Any assertion by payers that acute inpatient days are not “medically necessary” because they fall under the rubric of acute administrative days should be strongly challenged. In circumstances where a patient remains inpatient while awaiting payer-approved transfer, and neither the hospital, health plan, nor treating physician believes home discharge is safe or in the best interest of the patient, the care being rendered by the hospital is medically necessary.
Some state laws even provide specific requirements in authorizing care and discharge planning that restrict discontinuing care without consulting with and getting agreement from the patient’s treating physicians. For example, California’s Health and Safety Code § 1367.01(h)(3) instructs for health care service plans, “In the case of concurrent review, care shall not be discontinued until the enrollee’s treating provider has been notified of the plan’s decision and a care plan has been agreed upon by the treating provider that is appropriate for the medical needs of the patient.”
Furthermore, the alternative to a health plan owing the acute care rate for these types of acute care days is not, as some health plans argue, that the payment rate is less or zero. On the contrary, if the provider-payer contract does not include these types of days, the alternative becomes the health plan owing reasonable and customary value for the services rendered. Therefore, hospitals can and should object when health plans attempt to pay a lower amount, or to pay nothing, if the contract does not include a rate for these services. While the patient may be ready to go to a post-acute facility, if the health plan does not have an available post-acute bed, the hospital still is required to render acute care services.
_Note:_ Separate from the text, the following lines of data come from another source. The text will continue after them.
<file path="flow/config.mk">
export PLATFORM = sky130hd
export DESIGN_NAME = stop_watch
export DESIGN_NICKNAME = stop_watch
export VERILOG_FILES = /design/flow/design.v
export SDC_FILE = /design/flow/constraint.sdc
export NUM_CORES = 4
export LEC_CHECK = 1
export CORE_UTILIZATION = 50
</file>
<file path="flow/constraint.sdc">
current_design stop_watch

set clk_period 5.2
set clk_io_pct 0.2

create_clock -name clk0 -period $clk_period [get_ports {clk}]

set non_clock_inputs [all_inputs -no_clocks]
set_input_delay [expr $clk_period * $clk_io_pct] -clock clk0 $non_clock_inputs
set_output_delay [expr $clk_period * $clk_io_pct] -clock clk0 [all_outputs]
</file>
<file path="flow/design.v">
module counters
(
input   rst,clk,
input   cnt_en,cnt_clr,
output  reg [6:0] 	hcnt,tcnt,		 
output  reg [5:0] 	mcnt,scnt		 
);
reg  [15:0] cnt;
reg  hp0,hp1;	 
reg  mp0,mp1;	 
reg  sp0,sp1;	 
reg  tp0,tp1;	 
always@(negedge rst, posedge clk)
if (rst == 0)
    begin
        tp0 <= 0;
        tp1 <= 0;
        cnt <= 0;
   	end
else if (cnt_en == 1)  		
    begin
	   	tp1 <= tp0;
	   	if (cnt < 49999)		 
   	 		cnt <= cnt + 1;
    	else
    		begin
    			cnt <= 0;
    			tp0 <= ~tp0;	
    		end
  	end              
else if (cnt_en == 0)
    if (cnt_clr == 1)
    	begin
        	tp0 <= 0;
        	tp1 <= 0;
        	cnt <= 0;
   		end
always@(negedge rst, posedge clk)
if (rst == 0)
	begin
        sp0 <= 0;
        sp1 <= 0;
        tcnt <= 0;  
	end
else if (cnt_en == 1)
   	begin
   		sp1 <= sp0;
	   	if (tcnt < 49)
	   		sp0 <= 0;
	   	else
	   		sp0 <= 1;	
   		if (tp1 & ~tp0)	 
    		if (tcnt < 99)
	   			tcnt <= tcnt + 1;
	   		else
	   			tcnt <= 0;   
	end                
else if (cnt_en == 0)
    if (cnt_clr == 1)
    	begin
        	sp0 <= 0;
        	sp1 <= 0;
        	tcnt <= 0;
   		end
always@(negedge rst, posedge clk)
if (rst == 0)
	begin
        mp0 <= 0;
        mp1 <= 0;
        scnt <= 0;  
	end
else if (cnt_en == 1)	
    begin
    	mp1 <= mp0;       				
    	if (scnt < 29)
    		mp0 <= 0;
    	else
    		mp0 <= 1; 
    	if (sp1 & ~sp0)	 
   			if (scnt < 59)
   				scnt <= scnt + 1;
   			else
   				scnt <= 0;
  	end  
else if (cnt_en == 0)                    
    if (cnt_clr == 1)
    	begin
        	mp0 <= 0;
        	mp1 <= 0;
        	scnt <= 0;
   		end                
always@(negedge rst, posedge clk)
if (rst == 0)
	begin
        hp0 <= 0;
        hp1 <= 0;
        mcnt <= 0;  
	end
else if (cnt_en == 1)	
   	begin
   		hp1 <= hp0;    		
   		if (mcnt < 29)
   			hp0 <= 0;
   		else
   			hp0 <= 1; 
   		if (mp1 & ~mp0)	 
   			if (mcnt < 59)
   				mcnt <= mcnt + 1;
   			else
   				mcnt <= 0;
	end    
else if (cnt_en == 0)         
    if (cnt_clr == 1)
    	begin
        	hp0 <= 0;
        	hp1 <= 0;
        	mcnt <= 0;
   		end              
always@(negedge rst, posedge clk)
if (rst == 0)
	hcnt <= 0;  
else if (cnt_en == 1)
	begin
  		if (hp1 & ~hp0)	 
  		   if (hcnt < 99)
    			hcnt <= hcnt + 1;
    		else
    			hcnt <= 0;
    end
else if (cnt_en == 0)   
	if (cnt_clr == 1)
		hcnt <= 0;
endmodule
module hex2bcd
(
input   rst,clk,
input   pls1k,			 
input 	[6:0] 	hv,tv,
input  	[5:0] 	mv,sv,
output 	[31:0] 	bcd8d	 
);
reg	[6:0] thv,ttv;
reg	[5:0] tmv,tsv;
reg	[3:0] cnt;
reg	[3:0] hbcd_h, hbcd_l;
reg	[3:0] mbcd_h, mbcd_l;
reg	[3:0] sbcd_h, sbcd_l;
reg	[3:0] tbcd_h, tbcd_l;
reg  [7:0] hbcd,mbcd,sbcd,tbcd;
reg  tp0,tp1;	 
always@(negedge rst, posedge clk)
if (rst == 0)
    begin
        tp0 <= 0;
        tp1 <= 0;
        cnt <= 7;
   	end
else 
	begin
        tp0 <= pls1k;
        tp1 <= tp0;
        if (tp0 & ~tp1)	 
    		cnt <= 0;
    	else if (cnt < 7)
    		cnt <= cnt + 1;    
  	end                  
always@(negedge rst, posedge clk)
if (rst == 0)
	begin
		thv <= 0;
		hbcd_h <= 0;  hbcd_l <= 0;
	end
else if (cnt == 0)		
	thv <= hv;
else if (cnt == 1)
	if      (thv >= 90)	begin	hbcd_h <= 9;	thv <= thv - 90;	end
	else if (thv >= 80)	begin	hbcd_h <= 8;	thv <= thv - 80;	end
	else if (thv >= 70)	begin	hbcd_h <= 7;	thv <= thv - 70;	end
	else if (thv >= 60)	begin	hbcd_h <= 6;	thv <= thv - 60;	end
	else if (thv >= 50)	begin	hbcd_h <= 5;	thv <= thv - 50;	end
	else if (thv >= 40)	begin	hbcd_h <= 4;	thv <= thv - 40;	end
	else if (thv >= 30)	begin	hbcd_h <= 3;	thv <= thv - 30;	end
	else if (thv >= 20)	begin	hbcd_h <= 2;	thv <= thv - 20;	end
	else if (thv >= 10)	begin	hbcd_h <= 1;	thv <= thv - 10;	end
	else 				begin	hbcd_h <= 0;	thv <= thv - 00;	end
else if (cnt == 2)
	if      (thv < 10)			hbcd_l <= thv[3:0];	
always@(negedge rst, posedge clk)
if (rst == 0)
	begin
		tmv <= 0;
		mbcd_h <= 0;   mbcd_l <= 0;   
	end
else if (cnt == 0)		
	tmv <= mv;
else if (cnt == 1)
	if      (tmv >= 50)	begin	mbcd_h <= 5;	tmv <= tmv - 50;	end
	else if (tmv >= 40)	begin	mbcd_h <= 4;	tmv <= tmv - 40;	end
	else if (tmv >= 30)	begin	mbcd_h <= 3;	tmv <= tmv - 30;	end
	else if (tmv >= 20)	begin	mbcd_h <= 2;	tmv <= tmv - 20;	end
	else if (tmv >= 10)	begin	mbcd_h <= 1;	tmv <= tmv - 10;	end
	else 				begin	mbcd_h <= 0;	tmv <= tmv - 00;	end
else if (cnt == 2)
	if      (tmv < 10)			mbcd_l <= tmv[3:0];	
always@(negedge rst, posedge clk)
if (rst == 0)
	begin
		tsv <= 0;
		sbcd_h <= 0;  sbcd_l <= 0;  
	end
else if (cnt == 0)		
	tsv <= sv;
else if (cnt == 1)
	if      (tsv >= 50)	begin	sbcd_h <= 5;	tsv <= tsv - 50;	end
	else if (tsv >= 40)	begin	sbcd_h <= 4;	tsv <= tsv - 40;	end
	else if (tsv >= 30)	begin	sbcd_h <= 3;	tsv <= tsv - 30;	end
	else if (tsv >= 20)	begin	sbcd_h <= 2;	tsv <= tsv - 20;	end
	else if (tsv >= 10)	begin	sbcd_h <= 1;	tsv <= tsv - 10;	end
	else 				begin	sbcd_h <= 0;	tsv <= tsv - 00;	end
else if (cnt == 2)
	if      (tsv < 10)			sbcd_l <= tsv[3:0];	
always@(negedge rst, posedge clk)
if (rst == 0)
	begin
		ttv <= 0;
		tbcd_h <= 0;    tbcd_l <= 0;    
	end
else if (cnt == 0)		
    ttv <= tv;
else if (cnt == 1)
	if      (ttv >= 90)	begin	tbcd_h <= 9;	ttv <= ttv - 90;	end
	else if (ttv >= 80)	begin	tbcd_h <= 8;	ttv <= ttv - 80;	end
	else if (ttv >= 70)	begin	tbcd_h <= 7;	ttv <= ttv - 70;	end
	else if (ttv >= 60)	begin	tbcd_h <= 6;	ttv <= ttv - 60;	end
	else if (ttv >= 50)	begin	tbcd_h <= 5;	ttv <= ttv - 50;	end
	else if (ttv >= 40)	begin	tbcd_h <= 4;	ttv <= ttv - 40;	end
	else if (ttv >= 30)	begin	tbcd_h <= 3;	ttv <= ttv - 30;	end
	else if (ttv >= 20)	begin	tbcd_h <= 2;	ttv <= ttv - 20;	end
	else if (ttv >= 10)	begin	tbcd_h <= 1;	ttv <= ttv - 10;	end
	else 				begin	tbcd_h <= 0;	ttv <= ttv - 00;	end
else if (cnt == 2)
	if      (ttv < 10)			tbcd_l <= ttv[3:0];	
always@(negedge rst, posedge clk)
if (rst == 0)
	begin
		hbcd <= 0;  mbcd <= 0;  sbcd <= 0;  tbcd <= 0; 
	end 
else if (cnt == 3)		
    begin
    	hbcd <= {hbcd_h,hbcd_l};
    	mbcd <= {mbcd_h,mbcd_l};
    	sbcd <= {sbcd_h,sbcd_l};
    	tbcd <= {tbcd_h,tbcd_l};
    end
assign    bcd8d = {hbcd,mbcd,sbcd,tbcd};
endmodule
module key_ctl
(
input   rst,clk,
input   pls1k,		 
input   key0,		 
input   key1,		 
input	[3:0] enc,
output	reg buzz,
output 	reg cnt_en,cnt_clr
);
reg	[7:0] bzcnt;
reg p0,p1;
reg k0p0,k0p1;
reg	[4:0] k0cnt;
reg k1p0,k1p1;
reg	[4:0] k1cnt;
always@(negedge rst, posedge clk)
if (rst == 0)
    begin
        p0 <= 0;
        p1 <= 0;
   	end
else 
	begin
        p0 <= pls1k;
        p1 <= p0;
  	end                  
always@(negedge rst, posedge clk)
if (rst == 0)
    begin
        k0p0 <= 0;
        k0p1 <= 0;
        k0cnt <= 20;
        cnt_en <= 0;
   	end
else if (p0 & ~p1)			 
	begin
        k0p0 <= ~key0;
        k0p1 <= k0p0;
        if (k0p0 != k0p1)	 
    		k0cnt <= 0;
    	else if (k0cnt < 20)
    		k0cnt <= k0cnt + 1; 
    	if ((k0cnt == 19) & (k0p0 == 1))
    		cnt_en <= ~cnt_en;   
  	end                  
always@(negedge rst, posedge clk)
if (rst == 0)
    begin
        k1p0 <= 0;
        k1p1 <= 0;
        k1cnt <= 20;
        cnt_clr <= 0;
   	end
else if (p0 & ~p1)			 
	begin
        k1p0 <= ~key1;
        k1p1 <= k1p0;
        if (k1p0 != k1p1)	 
    		k1cnt <= 0;
    	else if (k1cnt < 20)
    		k1cnt <= k1cnt + 1; 
    	if (k1cnt == 19) 
    		cnt_clr <= k1p0;   
  	end                  
always@(negedge rst, posedge clk)
if (rst == 0)
    begin
        buzz <= 0;
        bzcnt <= 255;
   	end
else if (p0 & ~p1)			 
	begin
        if (((k1cnt == 19) & (k1p0 == 1)) | ((k0cnt == 19) & (k0p0 == 1)))
    		bzcnt <= 0;   
    	else if (bzcnt < 255)
    		bzcnt <= bzcnt + 1;
    	if (bzcnt < {enc,4'b0})
    		buzz <= 1;
    	else
    		buzz <= 0;
  	end                  
endmodule
module seg_ctl
(
input   rst,clk,
input   [3:0] enc, 
input   [31:0] bcd8d,
output  reg [7:0] seg_d,seg_com
);
reg  [17:0] tcnt;
reg  [2:0]  digit_sel;
wire [3:0]  d7h,d6h,d5h,d4h,d3h,d2h,d1h,d0h;
reg  [3:0]  sdh;
wire [6:0]  segd;
reg	dot;
always@(negedge rst, posedge clk)
if (rst == 0)
    begin
        tcnt <= 0;
        digit_sel <= 0;
   	end
 else
    begin
        tcnt <= tcnt + 1;
        case(~enc)
        4'h0 	: digit_sel <= tcnt[02:00]; 
        4'h1 	: digit_sel <= tcnt[03:01]; 
        4'h2 	: digit_sel <= tcnt[04:02]; 
        4'h3 	: digit_sel <= tcnt[05:03]; 
        4'h4 	: digit_sel <= tcnt[06:04]; 
        4'h5 	: digit_sel <= tcnt[07:05]; 
        4'h6 	: digit_sel <= tcnt[08:06]; 
        4'h7 	: digit_sel <= tcnt[09:07]; 
        4'h8 	: digit_sel <= tcnt[10:08]; 
        4'h9 	: digit_sel <= tcnt[11:09]; 
        4'ha 	: digit_sel <= tcnt[12:10]; 
        4'hb 	: digit_sel <= tcnt[13:11]; 
        4'hc 	: digit_sel <= tcnt[14:12]; 
        4'hd 	: digit_sel <= tcnt[15:13]; 
        4'he 	: digit_sel <= tcnt[16:14]; 
        default : digit_sel <= tcnt[17:15]; 
        endcase    
  	end                  
assign d7h = bcd8d[31:28];
assign d6h = bcd8d[27:24];
assign d5h = bcd8d[23:20];
assign d4h = bcd8d[19:16];
assign d3h = bcd8d[15:12];
assign d2h = bcd8d[11:08];
assign d1h = bcd8d[07:04];
assign d0h = bcd8d[03:00];
always@(negedge rst, posedge clk)
if (rst == 0)
	sdh <= 0;     
else 
  	case (digit_sel)
  	3'd0 	: sdh <= d0h;
  	3'd1 	: sdh <= d1h;
  	3'd2 	: sdh <= d2h;
  	3'd3 	: sdh <= d3h;
  	3'd4 	: sdh <= d4h;
  	3'd5 	: sdh <= d5h;
  	3'd6 	: sdh <= d6h;
  	default	: sdh <= d7h;
  	endcase
always@(negedge rst, posedge clk)
if (rst == 0)
	dot <= 0;     
else 
  	case (digit_sel)
  	3'd0 	: dot <= 0;
  	3'd1 	: dot <= 0;
  	3'd2 	: dot <= 1;
  	3'd3 	: dot <= 0;
  	3'd4 	: dot <= 1;
  	3'd5 	: dot <= 0;
  	3'd6 	: dot <= 1;
  	default	: dot <= 0;
  	endcase
assign segd = (sdh == 4'h0) ? (7'h3f) :
              (sdh == 4'h1) ? (7'h06) :
              (sdh == 4'h2) ? (7'h5b) :
              (sdh == 4'h3) ? (7'h4f) :
              (sdh == 4'h4) ? (7'h66) :
              (sdh == 4'h5) ? (7'h6d) :
              (sdh == 4'h6) ? (7'h7d) :
              (sdh == 4'h7) ? (7'h27) :
              (sdh == 4'h8) ? (7'h7f) :
              (sdh == 4'h9) ? (7'h6f) :
                              (7'h00) ;		 
always@(negedge rst, posedge clk)
if (rst == 0)
    begin
        seg_d <= 8'h00;
        seg_com <= 8'h00;
    end
else 
    begin
        seg_d <= {dot,segd};
        case (digit_sel)
        3'd0	: seg_com <= 8'h01;
        3'd1	: seg_com <= 8'h02;
        3'd2	: seg_com <= 8'h04;
        3'd3	: seg_com <= 8'h08;
        3'd4	: seg_com <= 8'h10;
        3'd5	: seg_com <= 8'h20;
        3'd6	: seg_com <= 8'h40;
        default	: seg_com <= 8'h80;
        endcase
    end
endmodule
module stop_watch
(
input   rst,clk,
input  	key0,		 
input   key1,		 
input	[3:0] enc,
output	buzz,
output 	[7:0] seg_d,seg_com
);
wire	[3:0] encs;
reg	[12:0] plcnt;
reg pls1k;
always@(negedge rst, posedge clk)
if (rst == 0)
    begin
        pls1k <= 0;
        plcnt <= 0;
   	end
else if (plcnt < 4999)
	plcnt <= plcnt + 1;
else
	begin
        pls1k <= ~pls1k;
        plcnt <= 0;
  	end                  
assign encs = 4'h2;
wire cnt_en, cnt_clr;
key_ctl ukey_ctl
	(
	.rst		(rst		),
	.clk		(clk		),
	.pls1k		(pls1k		),
	.key0		(key0		),
	.key1		(key1		),
	.enc		(encs		),
	.buzz		(buzz		),
	.cnt_en		(cnt_en		),
	.cnt_clr	(cnt_clr	)
	);
wire [6:0] hcnt, tcnt;	
wire [5:0] mcnt, scnt;
counters ucounters
	(
	.rst		(rst		),
	.clk		(clk		),
	.cnt_en		(cnt_en		),
	.cnt_clr	(cnt_clr	),
	.hcnt		(hcnt		),
	.tcnt		(tcnt		),
	.mcnt		(mcnt		),
	.scnt		(scnt		)
	);
wire [31:0] bcd8d;
hex2bcd uhex2bcd
	(
	.rst		(rst		),
	.clk		(clk		),
	.pls1k		(pls1k		),
	.hv			(hcnt		),
	.tv			(tcnt		),
	.mv			(mcnt		),
	.sv			(scnt		),
	.bcd8d		(bcd8d		)
	);
seg_ctl useg_ctl
	(
	.rst		(rst		),
	.clk		(clk		),
	.enc		(encs		),
	.bcd8d		(bcd8d		),
	.seg_d		(seg_d		),
	.seg_com	(seg_com	)
	);
endmodule
</file>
There are steps that a hospital can take to facilitate the ability to recover proper reimbursement for these type of acute care days. The hospital should document the date and source of communication with the health plan’s case management and utilization review personnel, as well as efforts to find post-acute placement for the patient. The hospital also should continue these communications even if the health plan denies authorization for further inpatient stay. And, as always, the hospital should appeal authorization denials, and payment denials, for these types of days. Although appeals are not always required by contract – and sometimes those requirements are absolved by a variety of legal doctrines that discourage futility – the potential benefits of appeals usually are worth the efforts.